Di Amerika Serikat, data pada 2015 menunjukkan bahwa anak-anak dan remaja berusia 13-18 tahun menghabiskan rata-rata sekitar sembilan jam per hari, duduk menonton televisi, bermain smartphone, dan komputer. Sementara mereka yang berusia 8- 12 tahun, rata-rata duduk sekitar 6 jam menatap layar.

Sejumlah studi sebelumnya telah menemukan bahwa semakin banyak yang kita habiskan duduk menonton berhubungan dengan meningkatnya indeks massa tubuh, terutama pada mereka yang berusia 9-16 tahun. Pada orang dewasa, kebiasaan tak sehat itu juga meningkatkan risiko terkena diabetes tipe 2.

Hanya saja, studi-studi ini memiliki beberapa keterbatasan yakni sebatas menunjukkan suatu hubungan, bukan hubungan kausalitas langsung antara waktu menonton dan diabetes. Kemudian, karena data yang peneliti kumpulkan dilakukan pada 2004 dan 2007, maka tidak menyertakan kebiasaan anak-anak menghabiskan waktu memainkan smartphone atau tablet.

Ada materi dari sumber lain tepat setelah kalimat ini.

**config.mk**
```make
export PLATFORM = sky130hd
export DESIGN_NAME = device_address_allow_table_flat
export DESIGN_NICKNAME = d
export VERILOG_FILES = /design/src/rtl/daat_pkg.sv /design/src/rtl/daat_cmd_if.sv /design/src/rtl/daat_rsp_if.sv /design/src/rtl/device_address_allow_table.sv /design/src/rtl/daat_datapath.sv /design/src/rtl/daat_ctrl.sv /design/src/flat_wrapper.sv
export SDC_FILE = /design/constraint.sdc
export NUM_CORES = 1
export LEC_CHECK = 0
export ABC_AREA = 0
export BUFFER_PORTS_ARGS = -buffer_cell sky130_fd_sc_hd__buf_2
export CAP_MARGIN = 20
export CORE_MARGIN = 1
export CORE_UTILIZATION = 45
export DETAILED_ROUTE_END_ITERATION = 10
export GPL_TIMING_DRIVEN = 0
export PLACE_DENSITY_LB_ADDON = 0.1
export SYNTH_ARGS = -nofsm -noshare
export SYNTH_HDL_FRONTEND = slang
export SYNTH_HIERARCHICAL = 1
export SYNTH_SLANG_ARGS = --single-unit
```
**constraint.sdc**
```tcl
create_clock -name clk_i -period 5.82 [get_ports clk_i]
set_clock_uncertainty 0.05 [all_clocks]
set_input_delay 1.164 -clock clk_i [delete_from_list [all_inputs] [get_ports clk_i]]
set_output_delay 1.164 -clock clk_i [all_outputs]
set_load 0.05 [all_outputs]
```
**src/rtl/daat_pkg.sv**
```systemverilog
// ----------------------------------------------------------------------------
// daat_pkg
// Shared types and fixed field widths for the device address allow table.
// ----------------------------------------------------------------------------
package daat_pkg;

  localparam int unsigned ADDR_W  = 48;  // device address width
  localparam int unsigned POS_W   = 4;   // position field width
  localparam int unsigned COUNT_W = 5;   // entry count field width

  typedef enum logic [1:0] {
    CMD_LOOKUP = 2'd0,
    CMD_REG    = 2'd1,
    CMD_UNREG  = 2'd2,
    CMD_SPARE  = 2'd3
  } cmd_e;

  typedef enum logic [1:0] {
    STS_OK     = 2'd0,
    STS_DUP    = 2'd1,
    STS_ABSENT = 2'd2,
    STS_FULL   = 2'd3
  } status_e;

  typedef enum logic [1:0] {
    ST_IDLE   = 2'd0,
    ST_SCAN   = 2'd1,
    ST_SHIFT  = 2'd2,
    ST_FINISH = 2'd3
  } state_e;

  // controller -> datapath
  typedef struct packed {
    logic start;   // capture item, reset scan pointers
    logic scan;    // step the search sweep
    logic shift;   // step the close-the-gap sweep
    logic finish;  // commit table update, load result register
  } ctrl_t;

  // datapath -> controller
  typedef struct packed {
    logic match;       // entry under compare equals the address
    logic need_shift;  // match on an unregister item
    logic sweep_done;  // nothing issued, nothing pending
    logic out_free;    // result register can take a new result
  } stat_t;

endpackage

```
**src/rtl/daat_cmd_if.sv**
```systemverilog
// ----------------------------------------------------------------------------
// daat_cmd_if
// Command channel: one item carries a command and a device address.
// ----------------------------------------------------------------------------
interface daat_cmd_if;
  logic                                valid;
  logic                                ready;
  daat_pkg::cmd_e                      command;
  logic [daat_pkg::ADDR_W-1:0]         device_address;

  modport source (output valid, output command, output device_address, input ready);
  modport sink   (input valid, input command, input device_address, output ready);
endinterface

```
**src/rtl/daat_rsp_if.sv**
```systemverilog
// ----------------------------------------------------------------------------
// daat_rsp_if
// Response channel: status, position and entry count for one command.
// ----------------------------------------------------------------------------
interface daat_rsp_if;
  logic                                valid;
  logic                                ready;
  daat_pkg::status_e                   status;
  logic [daat_pkg::POS_W-1:0]          position;
  logic [daat_pkg::COUNT_W-1:0]        entry_count;

  modport source (output valid, output status, output position, output entry_count,
                  input ready);
  modport sink   (input valid, input status, input position, input entry_count,
                  output ready);
endinterface

```
**src/rtl/device_address_allow_table.sv**
```systemverilog
// ----------------------------------------------------------------------------
// device_address_allow_table
// Ordered table of 48-bit device addresses with lookup, register, unregister.
// ----------------------------------------------------------------------------
// Usage:
//   cmd_i carries one item per command (command, device_address); rsp_o
//   returns exactly one item per command (status, position, entry_count),
//   in order. Both channels use valid/ready; transfer when both are high.
//   One command is worked on at a time. Each item is accepted, then the
//   stored entries are searched in order; an unregister that hits then
//   closes the gap, and the table update and result are committed last.
//   Both sweeps go through the single read port of the address memory:
//   one entry is read per cycle, first to search, then to move later
//   entries down one place. The result sits in an output register; a
//   new command is accepted and searched while the previous result still
//   waits on rsp_o. If the receiver stalls, the sequencer holds before
//   commit until the result register frees, so nothing is lost or
//   overwritten.
//   Reset clears the entry count and all handshakes; the address memory
//   is not cleared, since only entries below the count are ever used.
// ----------------------------------------------------------------------------
module device_address_allow_table #(
  parameter int unsigned MAX_ENTRIES = 16
) (
  input  logic          clk_i,
  input  logic          rst_ni,
  daat_cmd_if.sink      cmd_i,
  daat_rsp_if.source    rsp_o
);
  import daat_pkg::*;

  ctrl_t ctl;
  stat_t sts;

  // sequencer
  daat_ctrl u_ctrl (
    .clk_i      (clk_i),
    .rst_ni     (rst_ni),
    .in_valid_i (cmd_i.valid),
    .in_ready_o (cmd_i.ready),
    .stat_i     (sts),
    .ctrl_o     (ctl)
  );

  // memory, count, sweep pointers, result register
  daat_datapath #(
    .MAX_ENTRIES (MAX_ENTRIES)
  ) u_datapath (
    .clk_i            (clk_i),
    .rst_ni           (rst_ni),
    .command_i        (cmd_i.command),
    .device_address_i (cmd_i.device_address),
    .ctrl_i           (ctl),
    .stat_o           (sts),
    .out_ready_i      (rsp_o.ready),
    .out_valid_o      (rsp_o.valid),
    .status_o         (rsp_o.status),
    .position_o       (rsp_o.position),
    .entry_count_o    (rsp_o.entry_count)
  );

  // an accepted command keeps the block busy for at least the next cycle
  a_busy_after_accept: assert property (@(posedge clk_i) disable iff (!rst_ni)
    (cmd_i.valid && cmd_i.ready) |=> !cmd_i.ready)
    else $error("command accepted while previous one still in flight");

  // commit always presents a result next cycle
  a_finish_gives_result: assert property (@(posedge clk_i) disable iff (!rst_ni)
    ctl.finish |=> rsp_o.valid)
    else $error("commit did not load a result");

  // commit only when the result register is free
  a_no_overwrite: assert property (@(posedge clk_i) disable iff (!rst_ni)
    ctl.finish |-> (!rsp_o.valid || rsp_o.ready))
    else $error("result overwritten before it was taken");

  // misses and full table report position zero
  a_pos_zero_on_fail: assert property (@(posedge clk_i) disable iff (!rst_ni)
    (rsp_o.valid && (rsp_o.status == STS_ABSENT || rsp_o.status == STS_FULL))
      |-> (rsp_o.position == '0))
    else $error("nonzero position on a failed command");

endmodule

```
**src/rtl/daat_datapath.sv**
```systemverilog
// ----------------------------------------------------------------------------
// daat_datapath
// Address memory, entry count, sweep pointers and the result register.
// ----------------------------------------------------------------------------
module daat_datapath #(
  parameter int unsigned MAX_ENTRIES = 16
) (
  input  logic                          clk_i,
  input  logic                          rst_ni,
  input  daat_pkg::cmd_e                command_i,
  input  logic [daat_pkg::ADDR_W-1:0]   device_address_i,
  input  daat_pkg::ctrl_t               ctrl_i,
  output daat_pkg::stat_t               stat_o,
  input  logic                          out_ready_i,
  output logic                          out_valid_o,
  output daat_pkg::status_e             status_o,
  output logic [daat_pkg::POS_W-1:0]    position_o,
  output logic [daat_pkg::COUNT_W-1:0]  entry_count_o
);
  import daat_pkg::*;

  localparam int unsigned IDX_W = (MAX_ENTRIES > 1) ? $clog2(MAX_ENTRIES) : 1;
  localparam int unsigned CNT_W = $clog2(MAX_ENTRIES + 1);
  localparam logic [CNT_W-1:0] MAX_CNT = CNT_W'(MAX_ENTRIES);

  logic [ADDR_W-1:0] mem [MAX_ENTRIES];
  logic [ADDR_W-1:0] rd_data_q;
  logic [IDX_W-1:0]  rd_addr;
  logic              we;
  logic [IDX_W-1:0]  wa;
  logic [ADDR_W-1:0] wd;

  logic [ADDR_W-1:0] addr_q;
  cmd_e              op_q;
  logic [CNT_W-1:0]  count_q, count_d;
  logic [CNT_W-1:0]  ptr_q, ptr_d;
  logic              cmp_vld_q, cmp_vld_d;
  logic [CNT_W-1:0]  cmp_idx_q, cmp_idx_d;
  logic              hit_q, hit_d;
  logic [CNT_W-1:0]  hit_idx_q, hit_idx_d;
  logic              out_valid_q, out_valid_d;
  status_e           res_status_q, res_status_d;
  logic [POS_W-1:0]  res_pos_q, res_pos_d;
  logic [COUNT_W-1:0] res_count_q, res_count_d;

  logic              iss;
  logic              match;
  logic [CNT_W-1:0]  back_idx;

  assign iss      = (ptr_q < count_q);
  assign rd_addr  = ptr_q[IDX_W-1:0];
  assign match    = cmp_vld_q && (rd_data_q == addr_q);
  assign back_idx = cmp_idx_q - CNT_W'(1);

  always_comb begin
    count_d      = count_q;
    ptr_d        = ptr_q;
    cmp_vld_d    = cmp_vld_q;
    cmp_idx_d    = cmp_idx_q;
    hit_d        = hit_q;
    hit_idx_d    = hit_idx_q;
    out_valid_d  = out_valid_q;
    res_status_d = res_status_q;
    res_pos_d    = res_pos_q;
    res_count_d  = res_count_q;
    we           = 1'b0;
    wa           = count_q[IDX_W-1:0];
    wd           = addr_q;

    if (ctrl_i.start) begin
      ptr_d     = '0;
      cmp_vld_d = 1'b0;
      hit_d     = 1'b0;
    end

    if (ctrl_i.scan) begin
      if (match) begin
        hit_d     = 1'b1;
        hit_idx_d = cmp_idx_q;
        ptr_d     = cmp_idx_q + CNT_W'(1);  // shift starts one past the hit
        cmp_vld_d = 1'b0;
      end else begin
        cmp_vld_d = iss;
        cmp_idx_d = ptr_q;
        ptr_d     = ptr_q + CNT_W'(iss);
      end
    end

    if (ctrl_i.shift) begin
      cmp_vld_d = iss;
      cmp_idx_d = ptr_q;
      ptr_d     = ptr_q + CNT_W'(iss);
      if (cmp_vld_q) begin
        we = 1'b1;
        wa = back_idx[IDX_W-1:0];
        wd = rd_data_q;
      end
    end

    if (ctrl_i.finish) begin
      out_valid_d = 1'b1;
      case (op_q)
        CMD_REG: begin
          if (hit_q) begin
            res_status_d = STS_DUP;
            res_pos_d    = POS_W'(hit_idx_q);
          end else if (count_q == MAX_CNT) begin
            res_status_d = STS_FULL;
            res_pos_d    = '0;
          end else begin
            we           = 1'b1;
            wa           = count_q[IDX_W-1:0];
            wd           = addr_q;
            count_d      = count_q + CNT_W'(1);
            res_status_d = STS_OK;
            res_pos_d    = POS_W'(count_q);
          end
        end
        CMD_UNREG: begin
          if (hit_q) begin
            count_d      = count_q - CNT_W'(1);
            res_status_d = STS_OK;
            res_pos_d    = POS_W'(hit_idx_q);
          end else begin
            res_status_d = STS_ABSENT;
            res_pos_d    = '0;
          end
        end
        default: begin
          res_status_d = hit_q ? STS_OK : STS_ABSENT;
          res_pos_d    = hit_q ? POS_W'(hit_idx_q) : '0;
        end
      endcase
      res_count_d = COUNT_W'(count_d);
    end else if (out_ready_i) begin
      out_valid_d = 1'b0;
    end
  end

  // memory: one write port, one registered read port
  always_ff @(posedge clk_i) begin
    if (we) begin
      mem[wa] <= wd;
    end
    rd_data_q <= mem[rd_addr];
  end

  always_ff @(posedge clk_i) begin
    if (ctrl_i.start) begin
      addr_q <= device_address_i;
      op_q   <= command_i;
    end
    cmp_idx_q    <= cmp_idx_d;
    hit_idx_q    <= hit_idx_d;
    res_status_q <= res_status_d;
    res_pos_q    <= res_pos_d;
    res_count_q  <= res_count_d;
  end

  always_ff @(posedge clk_i or negedge rst_ni) begin
    if (!rst_ni) begin
      count_q     <= '0;
      ptr_q       <= '0;
      cmp_vld_q   <= 1'b0;
      hit_q       <= 1'b0;
      out_valid_q <= 1'b0;
    end else begin
      count_q     <= count_d;
      ptr_q       <= ptr_d;
      cmp_vld_q   <= cmp_vld_d;
      hit_q       <= hit_d;
      out_valid_q <= out_valid_d;
    end
  end

  assign stat_o.match      = match;
  assign stat_o.need_shift = match && (op_q == CMD_UNREG);
  assign stat_o.sweep_done = !cmp_vld_q && !iss;
  assign stat_o.out_free   = !out_valid_q || out_ready_i;

  assign out_valid_o   = out_valid_q;
  assign status_o      = res_status_q;
  assign position_o    = res_pos_q;
  assign entry_count_o = res_count_q;

endmodule

```
**src/rtl/daat_ctrl.sv**
```systemverilog
// ----------------------------------------------------------------------------
// daat_ctrl
// Sequencer: accept, search sweep, optional gap-closing sweep, commit.
// ----------------------------------------------------------------------------
module daat_ctrl (
  input  logic            clk_i,
  input  logic            rst_ni,
  input  logic            in_valid_i,
  output logic            in_ready_o,
  input  daat_pkg::stat_t stat_i,
  output daat_pkg::ctrl_t ctrl_o
);
  import daat_pkg::*;

  state_e state_q, state_d;

  always_ff @(posedge clk_i or negedge rst_ni) begin
    if (!rst_ni) begin
      state_q <= ST_IDLE;
    end else begin
      state_q <= state_d;
    end
  end

  always_comb begin
    state_d    = state_q;
    ctrl_o     = '0;
    in_ready_o = 1'b0;
    case (state_q)
      ST_IDLE: begin
        in_ready_o = 1'b1;
        if (in_valid_i) begin
          ctrl_o.start = 1'b1;
          state_d      = ST_SCAN;
        end
      end
      ST_SCAN: begin
        ctrl_o.scan = 1'b1;
        if (stat_i.match) begin
          state_d = stat_i.need_shift ? ST_SHIFT : ST_FINISH;
        end else if (stat_i.sweep_done) begin
          state_d = ST_FINISH;
        end
      end
      ST_SHIFT: begin
        ctrl_o.shift = 1'b1;
        if (stat_i.sweep_done) begin
          state_d = ST_FINISH;
        end
      end
      ST_FINISH: begin
        if (stat_i.out_free) begin
          ctrl_o.finish = 1'b1;
          state_d       = ST_IDLE;
        end
      end
      default: begin
        state_d = ST_IDLE;
      end
    endcase
  end

endmodule

```
**src/flat_wrapper.sv**
```systemverilog
// flat-port wrapper written by rule: the top's interface ports become plain ports
module device_address_allow_table_flat import daat_pkg::*;
#(
  parameter int unsigned MAX_ENTRIES = 16
)
  (clk_i, rst_ni, cmd_i_valid, cmd_i_command, cmd_i_device_address, cmd_i_ready, rsp_o_valid, rsp_o_status, rsp_o_position, rsp_o_entry_count, rsp_o_ready);
  daat_cmd_if cmd_i_i ();
  daat_rsp_if rsp_o_i ();
  input  logic clk_i;
  input  logic rst_ni;
  input wire logic [$bits(cmd_i_i.valid)-1:0] cmd_i_valid;
  input wire logic [$bits(cmd_i_i.command)-1:0] cmd_i_command;
  input wire logic [$bits(cmd_i_i.device_address)-1:0] cmd_i_device_address;
  output wire logic [$bits(cmd_i_i.ready)-1:0] cmd_i_ready;
  output wire logic [$bits(rsp_o_i.valid)-1:0] rsp_o_valid;
  output wire logic [$bits(rsp_o_i.status)-1:0] rsp_o_status;
  output wire logic [$bits(rsp_o_i.position)-1:0] rsp_o_position;
  output wire logic [$bits(rsp_o_i.entry_count)-1:0] rsp_o_entry_count;
  input wire logic [$bits(rsp_o_i.ready)-1:0] rsp_o_ready;
  assign cmd_i_i.valid = cmd_i_valid;
  assign cmd_i_i.command = cmd_i_command;
  assign cmd_i_i.device_address = cmd_i_device_address;
  assign cmd_i_ready = cmd_i_i.ready;
  assign rsp_o_valid = rsp_o_i.valid;
  assign rsp_o_status = rsp_o_i.status;
  assign rsp_o_position = rsp_o_i.position;
  assign rsp_o_entry_count = rsp_o_i.entry_count;
  assign rsp_o_i.ready = rsp_o_ready;
  device_address_allow_table #(.MAX_ENTRIES(MAX_ENTRIES)) u_core (.clk_i(clk_i), .rst_ni(rst_ni), .cmd_i(cmd_i_i), .rsp_o(rsp_o_i));
endmodule
```
# --- Word level (Yosys, flattened, before mapping) ---
# Memory sizes are Yosys's and may differ from the RTL's. A register that Yosys moved wholly into a read port is not among the register bits.
# Index checks and enable logic that the tools add are counted.
word_totals:
  in_bits: 54
  n_memories: 1
  mem_bits_rw: 768
  regBits: 85
  word_cells: 105
memory_table:
  columns: ["name", "depth", "width", "read_ports", "rd_ports_with_merged_regs", "wr", "line", "source"]
  rows:
  - ["u_core.u_datapath.mem", 16, 48, 1, 1, 1, "daat_datapath.sv:26", "logic [ADDR_W-1:0] mem [MAX_ENTRIES];"]
op_classes:
  n_lt_le_gt_ge: 1
  n_eq_ne: 10
  n_reduce_logical: 14
  muxes: 61
  n_addsub: 5
ops:
  columns: ["op", "n"]
  rows:
  - ["$mux 48", 6]
  - ["$mux 5", 10]
  - ["$eq 48x48->1", 1]
  - ["$mux 4", 10]
  - ["$mux 1", 25]
  - ["$mux 2", 8]
  - ["$add 5x1->5 const B", 2]
  - ["$pmux 5 s2", 1]
  - ["$pmux 2 s4", 1]
  - ["$eq 2x2->1 const B", 3]
  - ["$reduce_and 2->1", 3]
  - ["$add 5x1->5", 1]
  - ["$eq 5x5->1 const B", 1]
  - ["$lt 5x5->1", 1]
  - ["$sub 5x1->5 const B", 1]
  - ["$eq 2x1->1 const B", 2]
  - ["$ne 2x1->1 const B", 2]
  - ["$reduce_bool 2->1", 2]
  - ["$sub 4x1->4 const B", 1]
  - ["$logic_and 1x1->1", 3]
  - ["$logic_not 1->1", 3]
  - ["$reduce_bool 3->1", 1]
  - ["$logic_not 2->1", 1]
  - ["$ne 2x2->1 const B", 1]
  - ["$logic_or 1x1->1", 1]

# --- Depth between registers and ports, before layout ---
depth:
  ltp_word: 9
  ltp_mapped: 13
  depth_no_buf: 12

# --- Modules after synthesis ---
# The synthesis kept the hierarchy.
by_module_without_submodules:
  columns: ["mod", "cells_each", "n_inst", "area_per_inst_um2", "seq_area_each_um2"]
  rows:
  - ["daat_datapath", 1499, 1, 34389.2, 26450.4]
  - ["daat_ctrl", 13, 1, 132.6, 50.0]

# --- Worst setup path after synthesis ---
# Ideal clock, no wire load.
synth_path:
  kind: "input to register"
  startpoint: "input rsp_o_ready"
  endpoint: "memory u_core.u_datapath.mem[12][0] (enable)"
  stages: 10
  setup_time_ns: 0.513
  path_slack_ns: -0.997
  t_arrival_ns: 6.254
  n_path_buf: 2
  required_time_ns: 5.257
  path_cell_list: "nand2b_1 -> and3_1 -> clkbuf_1 -> nand2_1 -> nor3_4 -> or2_1 -> buf_6 -> nand2_2 -> o21a_1 -> nor3_1"
synth_rtl:
  columns: ["item", "line", "source"]
  rows:
  - ["from (decl)", "flat_wrapper.sv:19", "input wire logic [$bits(rsp_o_i.ready)-1:0] rsp_o_ready;"]
  - ["to (decl)", "daat_datapath.sv:26", null]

Meningkat pesat di Indonesia

Namun, temuan studi ini menguatkan temuan sebelumnya bahwa menghabiskan banyak waktu terpaku pada layar bukan merupakan kebiasaan sehat, terutama untuk anak-anak.

Di Indonesia diabetes mellitus (DM) pada anak makin sering ditemukan seiring kemajuan ilmu kedokteran. Menurut situs idai.or.id tercatat kurang dari 100 kasus DM tipe-1 baru pada anak sebelum tahun 1980, namun jumlah ini lebih dari 1.000 kasus tahun 2014  (data PP IDAI tahun 2014). Peningkatan yang pesat terjadi karena meningkatnya ketelitian tenaga medis dalam mendeteksi kasus dan meningkatnya pengetahuan orangtua pasien tentang DM pada anak.

DM merupakan penyakit metabolik utama pada anak yang sifatnya kronik dan potensial mengganggu tumbuh kembang anak. Pada anak dikenal 2 jenis diabetes, yaitu DM tipe 1 dengan jumlah kadar insulin rendah akibat kerusakan sel beta pankreas, dan DM tipe 2 yang disebabkan oleh resistensi insulin, walaupun kadar insulin dalam darah normal. Faktor penyebab utama DM-tipe 1 adalah faktor genetik, sedangkan pada DM-tipe 2 biasanya disebabkan oleh gaya hidup yang tidak sehat dan kegemukan.

Gejala klinis DM yang khas adalah anak cenderung banyak makan, sering buang air kecil, terkadang hingga mengompol disertai dengan penurunan berat badan yang drastis (bisa sampai 6 kg dalam 2 bulan). Gejala lainnya, seperti sering lapar, mudah lelah, infeksi jamur, luka yang sulit sembuh, penglihatan kabur, kulit yang sering terasa gatal-gatal dan kering, rasa kebal dan sering merasa kesemutan di kaki.

Namun, pada kenyataannya gejala-gejala tersebut tidak timbul jelas sehingga diagnosis DM sering terlewatkan. Tanpa gejala tersebut mungkin saja anak dapat mengalami ‘Kedaruratan DM’ dengan keluhan seperti nyeri perut, sesak napas, muntah berulang, dehidrasi, bahkan hingga penurunan kesadaran.